The history center is in the Wright House, at Wright Landing on the Back River. It will host a grand opening Oct. 25, with its first exhibit on past pandemics and the current COVID-19 pandemic.
For decades, the town’s collection of historical items has been stored in a small room at the historic town hall. After over a year of work by the Friends of Westport Island History, the Westport Island History Committee, and the Wright Landing Committee, a group of volunteers recently moved the collection to the Wright House.
The more than 70 guests enjoyed donated snacks and music from Barbara Cray. Several crafters offered goods for sale, including Bailey Bartlett, Anne Cole-Fairfield, Joelle Leavitt Webber, Reggie Lee, Nancy Shaul, and Pam Shockley.
Most of the activities were outdoors, with face masks required and social distancing required to the extent possible.
Mary Ellen Barnes, chair of Friends of Westport Island History, and member Jeff Tarbox led the tours.
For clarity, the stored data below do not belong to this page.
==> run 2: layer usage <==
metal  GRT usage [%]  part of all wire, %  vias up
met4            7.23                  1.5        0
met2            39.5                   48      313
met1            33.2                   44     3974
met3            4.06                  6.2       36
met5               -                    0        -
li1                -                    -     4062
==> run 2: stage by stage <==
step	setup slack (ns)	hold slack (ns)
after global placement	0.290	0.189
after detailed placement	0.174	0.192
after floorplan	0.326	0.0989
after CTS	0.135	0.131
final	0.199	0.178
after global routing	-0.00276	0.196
Over the past year, much work has been done to convert the house into the history center. The flooring has been replaced, the walls painted, and heat pumps installed to provide humidity and temperature control needed to protect historical documents.
The building is being made handicapped-accessible, with a ramp planned for an entrance on the back deck and the bathroom remodeled for wheelchair accessibility. Much of the work is being done with volunteer labor and donated materials.
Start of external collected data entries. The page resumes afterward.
[config.mk]
export PLATFORM = sky130hd
export DESIGN_NAME = bounded_fifo_with_drop_policy
export DESIGN_NICKNAME = d
export VERILOG_FILES = /design/src/rtl/bfd_pkg.sv /design/src/rtl/bfd_ctrl.sv /design/src/rtl/bfd_datapath.sv /design/src/rtl/bounded_fifo_with_drop_policy.sv
export SDC_FILE = /design/constraint.sdc
export NUM_CORES = 1
export LEC_CHECK = 0
export BUFFER_PORTS_ARGS = -buffer_cell sky130_fd_sc_hd__buf_2
export CORE_MARGIN = 2
export CORE_UTILIZATION = 61
export DETAILED_ROUTE_END_ITERATION = 8
export GPL_ROUTABILITY_DRIVEN = 0
export PLACE_DENSITY = 0.83
export SETUP_SLACK_MARGIN = 0.02
export SKIP_LAST_GASP = 1
export SYNTH_ARGS = -nofsm -noshare
export SYNTH_HDL_FRONTEND = slang
export SYNTH_SLANG_ARGS = --single-unit
[constraint.sdc]
create_clock -name clk_i -period 5.7 [get_ports clk_i]
set_input_delay 0.285 -clock clk_i [delete_from_list [all_inputs] [get_ports clk_i]]
set_output_delay 0.285 -clock clk_i [all_outputs]
set_load 0.005 [all_outputs]
[src/rtl/bfd_pkg.sv]
// bfd_pkg: shared types and constants of the bounded frame descriptor fifo
// holds opcodes, drop codes, config register indexes and field widths
// no dependencies
`default_nettype none

package bfd_pkg;

  localparam int OP_W        = 2;
  localparam int WORD_W      = 32;
  localparam int LEVEL_W     = 5;
  localparam int CODE_W      = 2;
  localparam int CFG_IDX_W   = 2;
  localparam int CFG_DATA_W  = 5;
  localparam int OUT_TDATA_W = 40;

  typedef enum logic [OP_W-1:0] {
    OP_ENQ = 2'd0,
    OP_DEQ = 2'd1,
    OP_CLR = 2'd2
  } bfd_op_e;

  typedef enum logic [CODE_W-1:0] {
    DROP_NONE     = 2'd0,
    DROP_INCOMING = 2'd1,
    DROP_OLD      = 2'd2
  } bfd_drop_e;

  typedef enum logic [CFG_IDX_W-1:0] {
    CFG_LIMIT_EN   = 2'd0,
    CFG_FILL_LIMIT = 2'd1,
    CFG_TAIL_DROP  = 2'd2
  } bfd_cfg_idx_e;

  localparam logic               LIMIT_EN_RST   = 1'b1;
  localparam logic [LEVEL_W-1:0] FILL_LIMIT_RST = 5'd16;
  localparam logic               TAIL_DROP_RST  = 1'b1;

endpackage

`default_nettype wire

[src/rtl/bfd_ctrl.sv]
// bfd_ctrl: handshake controller of the bounded frame descriptor fifo
// decides when an operation executes and when the result register is valid
// depends on no other file
`default_nettype none

module bfd_ctrl (
  input  wire logic clk_i,
  input  wire logic rst_ni,
  input  wire logic in_valid_i,
  output logic      in_ready_o,
  output logic      out_valid_o,
  input  wire logic out_ready_i,
  input  wire logic deq_hit_i,
  output logic      exec_o
);

  typedef enum logic {
    S_IDLE,
    S_WAIT
  } state_e;

  state_e state_q;
  logic   out_valid_q;

  // a new operation goes in when no read is pending and the result slot is empty or drains this cycle
  assign in_ready_o  = (state_q == S_IDLE) && (!out_valid_q || out_ready_i);
  assign exec_o      = in_valid_i && in_ready_o;
  assign out_valid_o = out_valid_q;

  always_ff @(posedge clk_i or negedge rst_ni) begin
    if (!rst_ni) begin
      state_q     <= S_IDLE;
      out_valid_q <= 1'b0;
    end else begin
      case (state_q)
        S_IDLE: begin
          if (exec_o) begin
            if (deq_hit_i) begin
              // memory read data lands next cycle
              state_q     <= S_WAIT;
              out_valid_q <= 1'b0;
            end else begin
              out_valid_q <= 1'b1;
            end
          end else if (out_valid_q && out_ready_i) begin
            out_valid_q <= 1'b0;
          end
        end
        S_WAIT: begin
          state_q     <= S_IDLE;
          out_valid_q <= 1'b1;
        end
        default: begin
          state_q     <= S_IDLE;
          out_valid_q <= 1'b0;
        end
      endcase
    end
  end

`ifndef SYNTHESIS
  a_wait_no_result: assert property (@(posedge clk_i) disable iff (!rst_ni)
    state_q == S_WAIT |-> !out_valid_q)
    else $error("result valid while read data is pending");

  a_wait_one_cycle: assert property (@(posedge clk_i) disable iff (!rst_ni)
    state_q == S_WAIT |=> state_q == S_IDLE && out_valid_q)
    else $error("read wait did not complete in one cycle");

  a_exec_gives_result: assert property (@(posedge clk_i) disable iff (!rst_ni)
    exec_o && !deq_hit_i |=> out_valid_q && state_q == S_IDLE)
    else $error("executed operation produced no result");

  a_no_exec_in_wait: assert property (@(posedge clk_i) disable iff (!rst_ni)
    state_q == S_WAIT |-> !exec_o)
    else $error("operation accepted during read wait");
`endif

endmodule

`default_nettype wire

[src/rtl/bfd_datapath.sv]
// bfd_datapath: word store, head/tail pointers, fill count, config registers
// and the result register of the bounded frame descriptor fifo
// depends on bfd_pkg
`default_nettype none

module bfd_datapath #(
  parameter int DEPTH     = 16,
  parameter int WORD_BITS = 32
) (
  input  wire logic                          clk_i,
  input  wire logic                          rst_ni,
  input  wire logic                          cfg_we_i,
  input  wire logic [bfd_pkg::CFG_IDX_W-1:0] cfg_index_i,
  input  wire logic [bfd_pkg::CFG_DATA_W-1:0] cfg_data_i,
  input  wire logic                          exec_i,
  input  wire logic [bfd_pkg::OP_W-1:0]      op_i,
  input  wire logic [bfd_pkg::WORD_W-1:0]    word_i,
  output logic                               deq_hit_o,
  output logic                               res_valid_o,
  output logic [bfd_pkg::WORD_W-1:0]         res_word_o,
  output logic [bfd_pkg::LEVEL_W-1:0]        res_level_o,
  output logic [bfd_pkg::CODE_W-1:0]         res_code_o
);

  import bfd_pkg::*;

  localparam int AW = $clog2(DEPTH);
  localparam int CW = $clog2(DEPTH + 1);
  localparam int LW = (CW > LEVEL_W) ? CW : LEVEL_W;
  localparam int SW = (WORD_BITS < WORD_W) ? WORD_BITS : WORD_W;

  function automatic logic [AW-1:0] advance(input logic [AW-1:0] idx);
    advance = (idx == AW'(DEPTH - 1)) ? '0 : idx + 1'b1;
  endfunction

  logic [SW-1:0] mem [DEPTH];
  logic [SW-1:0] rdata_q;

  logic [AW-1:0] head_q, head_d, tail_q, tail_d;
  logic [CW-1:0] count_q, count_d;

  logic               lim_en_q, tail_drop_q;
  logic [LEVEL_W-1:0] fill_lim_q;

  logic               res_valid_q, res_valid_d;
  logic [LEVEL_W-1:0] res_level_q;
  bfd_drop_e          res_code_q, res_code_d;

  logic [LW-1:0] eff_limit;
  logic [LW-1:0] count_ext_d;
  logic          at_limit;
  logic          wr_en;
  bfd_op_e       op;

  assign op = bfd_op_e'(op_i);

  always_comb begin
    if (lim_en_q && (LW'(fill_lim_q) < LW'(DEPTH))) begin
      eff_limit = LW'(fill_lim_q);
    end else begin
      eff_limit = LW'(DEPTH);
    end
  end

  assign at_limit = LW'(count_q) >= eff_limit;

  always_comb begin
    head_d      = head_q;
    tail_d      = tail_q;
    count_d     = count_q;
    wr_en       = 1'b0;
    deq_hit_o   = 1'b0;
    res_valid_d = 1'b0;
    res_code_d  = DROP_NONE;
    case (op)
      OP_ENQ: begin
        if (at_limit) begin
          if (tail_drop_q || eff_limit == '0 || count_q == '0) begin
            res_code_d = DROP_INCOMING;
          end else begin
            // head drop: oldest leaves, new word enters, level unchanged
            wr_en      = 1'b1;
            head_d     = advance(head_q);
            tail_d     = advance(tail_q);
            res_code_d = DROP_OLD;
          end
        end else begin
          wr_en   = 1'b1;
          tail_d  = advance(tail_q);
          count_d = count_q + 1'b1;
        end
      end
      OP_DEQ: begin
        if (count_q != '0) begin
          deq_hit_o   = 1'b1;
          res_valid_d = 1'b1;
          head_d      = advance(head_q);
          count_d     = count_q - 1'b1;
        end
      end
      OP_CLR: begin
        head_d  = '0;
        tail_d  = '0;
        count_d = '0;
      end
      default: ;
    endcase
  end

  assign count_ext_d = LW'(count_d);

  always_ff @(posedge clk_i or negedge rst_ni) begin
    if (!rst_ni) begin
      head_q      <= '0;
      tail_q      <= '0;
      count_q     <= '0;
      lim_en_q    <= LIMIT_EN_RST;
      fill_lim_q  <= FILL_LIMIT_RST;
      tail_drop_q <= TAIL_DROP_RST;
    end else begin
      if (exec_i) begin
        head_q  <= head_d;
        tail_q  <= tail_d;
        count_q <= count_d;
      end
      if (cfg_we_i) begin
        case (bfd_cfg_idx_e'(cfg_index_i))
          CFG_LIMIT_EN:   lim_en_q    <= cfg_data_i[0];
          CFG_FILL_LIMIT: fill_lim_q  <= cfg_data_i;
          CFG_TAIL_DROP:  tail_drop_q <= cfg_data_i[0];
          default: ;
        endcase
      end
    end
  end

  // result register, payload only
  always_ff @(posedge clk_i) begin
    if (exec_i) begin
      res_valid_q <= res_valid_d;
      res_level_q <= count_ext_d[LEVEL_W-1:0];
      res_code_q  <= res_code_d;
    end
  end

  always_ff @(posedge clk_i) begin
    if (exec_i && wr_en) begin
      mem[tail_q] <= word_i[SW-1:0];
    end
    if (exec_i && deq_hit_o) begin
      rdata_q <= mem[head_q];
    end
  end

  assign res_valid_o = res_valid_q;
  assign res_word_o  = res_valid_q ? WORD_W'(rdata_q) : '0;
  assign res_level_o = res_level_q;
  assign res_code_o  = res_code_q;

`ifndef SYNTHESIS
  a_count_bound: assert property (@(posedge clk_i) disable iff (!rst_ni)
    count_q <= CW'(DEPTH))
    else $error("fill count exceeds depth");

  a_deq_decrements: assert property (@(posedge clk_i) disable iff (!rst_ni)
    exec_i && deq_hit_o |=> count_q == $past(count_q) - 1'b1)
    else $error("dequeue did not lower the fill count");

  a_clear_empties: assert property (@(posedge clk_i) disable iff (!rst_ni)
    exec_i && op == OP_CLR |=> count_q == '0 && head_q == '0 && tail_q == '0)
    else $error("clear left words in the queue");

  a_head_drop_keeps_level: assert property (@(posedge clk_i) disable iff (!rst_ni)
    exec_i && res_code_d == DROP_OLD |=> $stable(count_q) && count_q != '0)
    else $error("head drop changed the fill count");
`endif

endmodule

`default_nettype wire

[src/rtl/bounded_fifo_with_drop_policy.sv]
// a result is valid in the cycle after its operation is accepted, except for a
// dequeue that returns a word, which first waits in S_WAIT for the registered store read
// throughput: one operation per cycle while results are taken, none while a dequeue waits in S_WAIT
// a waiting result does not block the next operation if it is taken that cycle
// reset: pointers and fill count clear, config registers load their defaults,
// store contents stay undefined until written
`default_nettype none

module bounded_fifo_with_drop_policy #(
  parameter int DEPTH     = 16,
  parameter int WORD_BITS = 32
) (
  input  wire logic                               clk_i,
  input  wire logic                               rst_ni,
  // config write channel
  input  wire logic                               cfg_valid_i,
  output logic                                    cfg_ready_o,
  input  wire logic [bfd_pkg::CFG_IDX_W-1:0]      cfg_index_i,
  input  wire logic [bfd_pkg::CFG_DATA_W-1:0]     cfg_data_i,
  // operation stream
  input  wire logic                               s_axis_tvalid,
  output logic                                    s_axis_tready,
  input  wire logic [bfd_pkg::WORD_W-1:0]         s_axis_tdata,  // frame_word
  input  wire logic [bfd_pkg::OP_W-1:0]           s_axis_tuser,  // opcode
  // result stream
  output logic                                    m_axis_tvalid,
  input  wire logic                               m_axis_tready,
  output logic [bfd_pkg::OUT_TDATA_W-1:0]         m_axis_tdata,  // word_out, fill_level, drop_code, pad
  output logic                                    m_axis_tuser   // word_valid
);

  import bfd_pkg::*;

  logic               exec;
  logic               deq_hit;
  logic               res_valid;
  logic [WORD_W-1:0]  res_word;
  logic [LEVEL_W-1:0] res_level;
  logic [CODE_W-1:0]  res_code;

  assign cfg_ready_o = 1'b1;

  bfd_ctrl u_ctrl (
    .clk_i       (clk_i),
    .rst_ni      (rst_ni),
    .in_valid_i  (s_axis_tvalid),
    .in_ready_o  (s_axis_tready),
    .out_valid_o (m_axis_tvalid),
    .out_ready_i (m_axis_tready),
    .deq_hit_i   (deq_hit),
    .exec_o      (exec)
  );

  bfd_datapath #(
    .DEPTH     (DEPTH),
    .WORD_BITS (WORD_BITS)
  ) u_datapath (
    .clk_i       (clk_i),
    .rst_ni      (rst_ni),
    .cfg_we_i    (cfg_valid_i),
    .cfg_index_i (cfg_index_i),
    .cfg_data_i  (cfg_data_i),
    .exec_i      (exec),
    .op_i        (s_axis_tuser),
    .word_i      (s_axis_tdata),
    .deq_hit_o   (deq_hit),
    .res_valid_o (res_valid),
    .res_word_o  (res_word),
    .res_level_o (res_level),
    .res_code_o  (res_code)
  );

  assign m_axis_tdata = {1'b0, res_code, res_level, res_word};
  assign m_axis_tuser = res_valid;

endmodule

`default_nettype wire
Yosys cells after proc, flatten, opt, wreduce, memory -nomap -nowiden
Memory sizes are Yosys's and may differ from the RTL's. A register that Yosys moved wholly into a read port is not among the register bits.
Index checks and enable logic that the tools add are counted.
{"block": "totals", "ramBits": 512, "latch_bits": 0, "register_bits": 30, "rom_bits": 0, "memories": 1, "in_bits": 46, "out_inout_bits": 44}
{"name": "u_datapath.mem", "depth": 16, "word_bits": 32, "rd": 1, "rd_ports_with_merged_regs": 1, "wr": 1, "line": "bfd_datapath.sv:36", "rtl": "logic [SW-1:0] mem [DEPTH];"}
{"block": "op_classes", "n_mux": 29, "n_lt_le_gt_ge": 2, "div": 0, "multipliers": 0, "addsub": 4, "bitwise": 1, "reduce_logical": 23, "eq_ne": 11, "shifts": 0}
{"cell": "2-to-1 mux 32 bit", "n": 1}
{"cell": "2-to-1 mux 4 bit", "n": 7}
{"cell": "2-to-1 mux 5 bit", "n": 3}
{"cell": "case mux 5 bit (3 select lines)", "n": 1}
{"cell": "2-to-1 mux 1 bit", "n": 12}
{"cell": "case mux 4 bit (3 select lines)", "n": 1}
{"cell": "logical NOT 5 bit", "n": 2}
{"cell": "adder 4 x 1 -> 4 bit (second input constant)", "n": 2}
{"cell": "== test 4 bit (second input constant)", "n": 2}
{"cell": "case mux 4 bit (2 select lines)", "n": 1}
{"cell": "AND reduction 2 bit", "n": 4}
{"cell": "logical AND 1 bit", "n": 6}
{"cell": "adder 5 x 1 -> 5 bit (second input constant)", "n": 1}
{"cell": ">= comparator 5 bit", "n": 1}
{"cell": "< comparator 5 bit (second input constant)", "n": 1}
{"cell": "AND reduction 5 bit", "n": 1}
{"cell": "nonzero test 5 bit", "n": 1}
{"cell": "subtractor 5 x 1 -> 5 bit (second input constant)", "n": 1}
{"cell": "== test 2 x 1 -> 1 bit (second input constant)", "n": 2}
{"cell": "== test 2 bit (second input constant)", "n": 2}
{"cell": "logical NOT 2 bit", "n": 2}
{"cell": "!= test 2 x 1 -> 1 bit (second input constant)", "n": 2}
{"cell": "case mux 1 bit (2 select lines)", "n": 2}
{"cell": "logical OR 1 bit", "n": 3}
{"cell": "9 further kinds", "n": 9}

Depth between registers and ports, before layout
{"block": "depth", "word_depth": 12, "depth_mapped": 11, "depth_no_buf": 8}

Cells and area by module
Synthesis repeated with hierarchy kept, for this count alone.
{"block": "hier_totals", "cells_unflattened": 1010, "area_unflattened_um2": 22564.1}
{"module": "bfd_datapath", "cells_each": 998, "n_inst": 1, "area_per_inst_um2": 22439.0}
{"module": "bfd_ctrl", "cells_each": 8, "n_inst": 1, "area_per_inst_um2": 102.6}
{"module": "bounded_fifo_with_drop_policy", "cells_each": 4, "n_inst": 1, "area_per_inst_um2": 22.5}

Least setup slack after synthesis
OpenSTA, ideal clock, no wires.
{"block": "synth_path", "kind": "register to register", "startpoint": "reg u_datapath.count_q[1]", "endpoint": "reg u_datapath.rdata_q[0] (read register of u_datapath.mem), enable pin", "setup_time_ps": 463, "period_less_slack_ps": 4028, "t_arrival_ps": 3565, "path_buffers": 1, "stages_incl_launch_ff": 7, "slack_ps": 1672, "path_cell_list": "dfrtp_1 > clkbuf_1 > inv_1 > ha_1 > nor4b_4 > nand2b_1 > nor3_1"}
{"block": "synth_between", "elab_chain_len": 4}
{"item": "from (decl)", "line": "bfd_datapath.sv:40", "rtl": "logic [CW-1:0] count_q, count_d;"}
{"item": "from (signal assigned)", "line": "bfd_datapath.sv:124", "rtl": "count_q <= count_d;"}
{"item": "nonzero test 5 bit", "line": "bfd_datapath.sv:94", "rtl": "if (count_q != '0) begin"}
{"item": "2-to-1 mux 1 bit", "line": "bfd_datapath.sv:94"}
{"item": "2-to-1 mux 1 bit"}
{"item": "logical AND 1 bit", "line": "bfd_datapath.sv:150", "rtl": "if (exec_i && deq_hit_o) begin"}
{"item": "to (decl)", "line": "bfd_datapath.sv:37", "rtl": "logic [SW-1:0] rdata_q;"}
Every way passes these cells.
A chain may end at the register's enable or synchronous reset.

Worst setup path in the final report
{"block": "layout_path", "startpoint": "reg u_datapath.lim_en_q", "endpoint": "mem u_datapath.mem[3][26] (netlist bit), enable pin"}
{"block": "layout_between", "elab_chain_len": 11, "word_cells_on_any_way": 12, "cone_classes": "1 x order compare; 6 x mux; 5 x reduce/logical"}
{"item": "from (decl)", "line": "bfd_datapath.sv:42", "rtl": "logic lim_en_q, tail_drop_q;"}
{"item": "from (signal assigned)", "line": "bfd_datapath.sv:128", "rtl": "CFG_LIMIT_EN: lim_en_q <= cfg_data_i[0];"}
{"item": "logical AND 1 bit (*)", "line": "bfd_datapath.sv:58", "rtl": "if (lim_en_q && (LW'(fill_lim_q) < LW'(DEPTH))) begin"}
{"item": "2-to-1 mux 5 bit (*)", "line": "bfd_datapath.sv:58"}
{"item": "parallel branches: the longest is 4 deep, another holds >= comparator 5 bit"}
{"item": "2-to-1 mux 1 bit (*)", "line": "bfd_datapath.sv:77", "rtl": "if (at_limit) begin"}
{"item": "2-to-1 mux 1 bit (*)", "line": "bfd_datapath.sv:75", "rtl": "case (op)"}
{"item": "logical AND 1 bit (*)", "line": "bfd_datapath.sv:147", "rtl": "if (exec_i && wr_en) begin"}
{"item": "2-to-1 mux 1 bit (*)", "line": "bfd_datapath.sv:147"}
{"item": "2-to-1 mux 1 bit (not written as such) (*)", "line": "bfd_datapath.sv:148", "rtl": "mem[tail_q] <= word_i[SW-1:0];"}
{"item": "to (decl)", "line": "bfd_datapath.sv:36"}
Mark *: on every way between the ends.

==> impl_metrics.csv <==
group,metric,value,unit
cells_and_area,areaGrowthSynthToFinish,11.13,%
yosys,yosysWarnings,0,
cells_and_area,multi_input_area,5308,sq um
critical_path,cp_slowest_cell,"and4bb_2",
floorplan,die_w,197.2,um
yosys,synthTopCellsByArea,"edfxtp_1 73%, mux4_2 6.3%, mux2i_1 5.7%, a221oi_1 2.5%, dfrtp_1 2.1%",
run,max_cap_viol_count,0,
yosys,avgSynthCellArea,18.70,sq um
clock_tree,clock_path_buffers,3,
critical_path,critical-path-max-stage-delay,1.04,ns
critical_path,worst-endpoint-required,5.89,ns
critical_path,reg2reg_slack,1.71,ns
timing,finalSetupViolCount,0,
hold_path,hold_class,"primary input to flop",
timing,slew_headroom,28.71,%
yosys,synth.distinct_cells,65,
timing,rsz0062_at_grt,"false",
critical_path,start_kind,"flop",
status,status,"completed",
timing,fin_crit,3.986,ns
global_routing,grt_overflow,0,
yosys,seq_area_frac_synth,75.20,%
routing,drt_wl_total,46750,um
floorplan,start_util,62.07,%
hold_path,hold_end,"u_ctrl.out_valid_o$_DFFE_PN0P_",
yosys,syn_inst,1218,
yosys,ys.flop_type,"edfxtp_1",
clock_tree,cts_tree,"yes",
clock_tree,cts.clk_slew.worst_paths,0.07,ns
yosys,synth_most_common_cell,"edfxtp_1",
critical_path,r2r_start,"u_datapath.lim_en_q$_DFFE_PN1P_",
global_routing,grt_pass1_vias,12310,
cells_and_area,register_area,17140,sq um
cells_and_area,n_antenna_cell,0,
clock_tree,cts-buffers-inserted,53,
placed_design,port_buffers,87,
global_routing,grt_use_total,24.73,%
critical_path,r2r-end,"u_datapath.mem[3][26]$_DFFE_PP_",
routing,via_per_inst,6.580,
hold_path,min_from,"m_axis_tready",
timing,hold_viol_final,0,
floorplan,placementRows,70,
yosys,synth-async-reset-ratio,3.833,%
clock_tree,clock_latency,0.59,ns
clock_tree,htree_levels,2,
cells_and_area,utilization,68.98,%
cells_and_area,drive_gt1_share,20.61,%
yosys,synth_common_cells,"552 x edfxtp_1, 129 x mux2i_1, 65 x a221oi_1, 64 x mux4_2, 45 x nand2_1",
timing,fin_skew,0.02243,ns
hold_path,hold_depth,4,
global_routing,grt_max_degree,71,
timing,fin_crit_sh,69.94,%
critical_path,cp-end-kind,"flop",
routing,drt-initial-drc-count,1260,
critical_path,r2r_cells,8,
routing,route.detailed.drc,0,
pwr,power_leakage,8.513,nW
cells_and_area,finalInstanceArea,25320,sq um
critical_path,path_delay_family,"simple AND/OR/NAND/NOR gates",
critical_path,path_cells,"nor2b_1 > nand2_1 > ha_1 > a211oi_1 > o21ai_1 > a21o_1 > a21boi_2 > and4bb_2",
critical_path,cp_max_fo,32,
critical_path,worstPathArrival,4.18,ns
global_routing,antenna_found_initial,0,
yosys,yosysTopAreaCell,"edfxtp_1",
yosys,synthesis.nets,1276,
timing,slew_viol_final,0,
global_routing,grt_pass1_wl,72210,um
cells_and_area,nFillCells,2160,
placed_design,dp_hpwl,25580,um
clock_tree,cts_root_buf,"clkbuf_16",
yosys,yosys.area.top_type_share,72.77,%
routing,wl_per_cell,25.73,um
critical_path,path_class,"flop to flop",
timing,timing.hold.ws,0.07760,ns
floorplan,core-area,36700,sq um
floorplan,io_pins,90,
yosys,yosys_register_bits,574,
cells_and_area,finalNetCount,1365,
clock_tree,postCtsSetupBuffers,0,
floorplan,dieHeight,197.2,um
floorplan,die_area,38910,sq um
pwr,ir_drop,297.2,uV
routing,vias,11960,
timing,max_slew.worst_pin.slew,1.069,ns
placed_design,placed_area,23620,sq um
routing,drtAntennaViolNets,0,
yosys,syn-cell-area,22780,sq um
clock_tree,post_cts_resized,0,
clock_tree,clock_sinks,574,
timing,fmax,0.2509,GHz
critical_path,cp_num_buf_inv,0,
pwr,pwr_density_cell,438.6,nW/um^2
yosys,synth_edf_count,552,
timing,tns,0,ns
routing,first_pass_iters,6,
## metal layers
metal	up-vias	wire (um)	global-route usage [%]
li1	5182	-	-
met1	6036	18490	34.30
met2	636	23400	40.82
met3	101	3807	4.217
met4	0	1047	7.797
met5	-	0	0
## cells in the final DEF (no fill, tap or decap), types with 7 or more instances in the layout
cell / count
and2_1: 33
nor3_1: 7
mux4_2: 64
nor2b_1: 7
dlygate4sd3_1: 7
buf_4: 10
mux2_2: 7
edfxtp_1: 552
buf_2: 87
a221oi_1: 65
nor2_1: 20
clkinv_2: 18
a21oi_1: 7
o21ai_0: 38
clkbuf_1: 8
dfrtp_1: 17
mux2i_1: 129
ha_1: 12
and3_2: 8
clkinv_1: 13
nand2_1: 45
clkbuf_16: 53
inv_1: 10
a22oi_1: 32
Wright Landing itself has historical value to the town. For about 100 years, a ferry brought passengers from the site to Wiscasset and back until the construction of a causeway in 1950.
The town bought the property in 2004 to provide public access to the water for both commercial activities, like digging and fishing, and recreational activities.
The house, previously owned by the late Adrien and Mary Wright, will provide space to both display the town’s historical collection and allow visitors to conduct genealogical research.
Tarbox, in an email after the event, mentioned many of the people who contributed to the transformation of the house.
The Westport Island Board of Selectmen agreed to allow the use of the house and provided town funds for repairs; Wright Landing Committee Chair Richard DeVries painted walls and replaced flooring, subflooring, and windows; Al Andrews, Richard Coventry, John Henry, and Ken Parsons donated labor; the Westport Island Horticulture Committee maintains the grounds; members of the Westport Volunteer Fire Department trimmed pine trees at the site; Westport Island Helping Hands, which operates the Althea F. Cromwell Food Pantry in the basement of the Wright House, helped with access and tools; Chris Malliet donated building inspection services; Earl Grant donated a refrigerator; Joe Ruzycki donated display cases and a Westport Island sign; E. Davies Allan and the Davenport Fund paid for heat pumps; the Westport Island Community Association and Richard and Mary Coventry paid for new windows; the Coventrys provided shelving, door locks, and other items; Gaye Wagner wrote a grant to fund the first exhibit; and Dennis Dunbar and Jean Wilhelmsen-Exter worked on historical displays.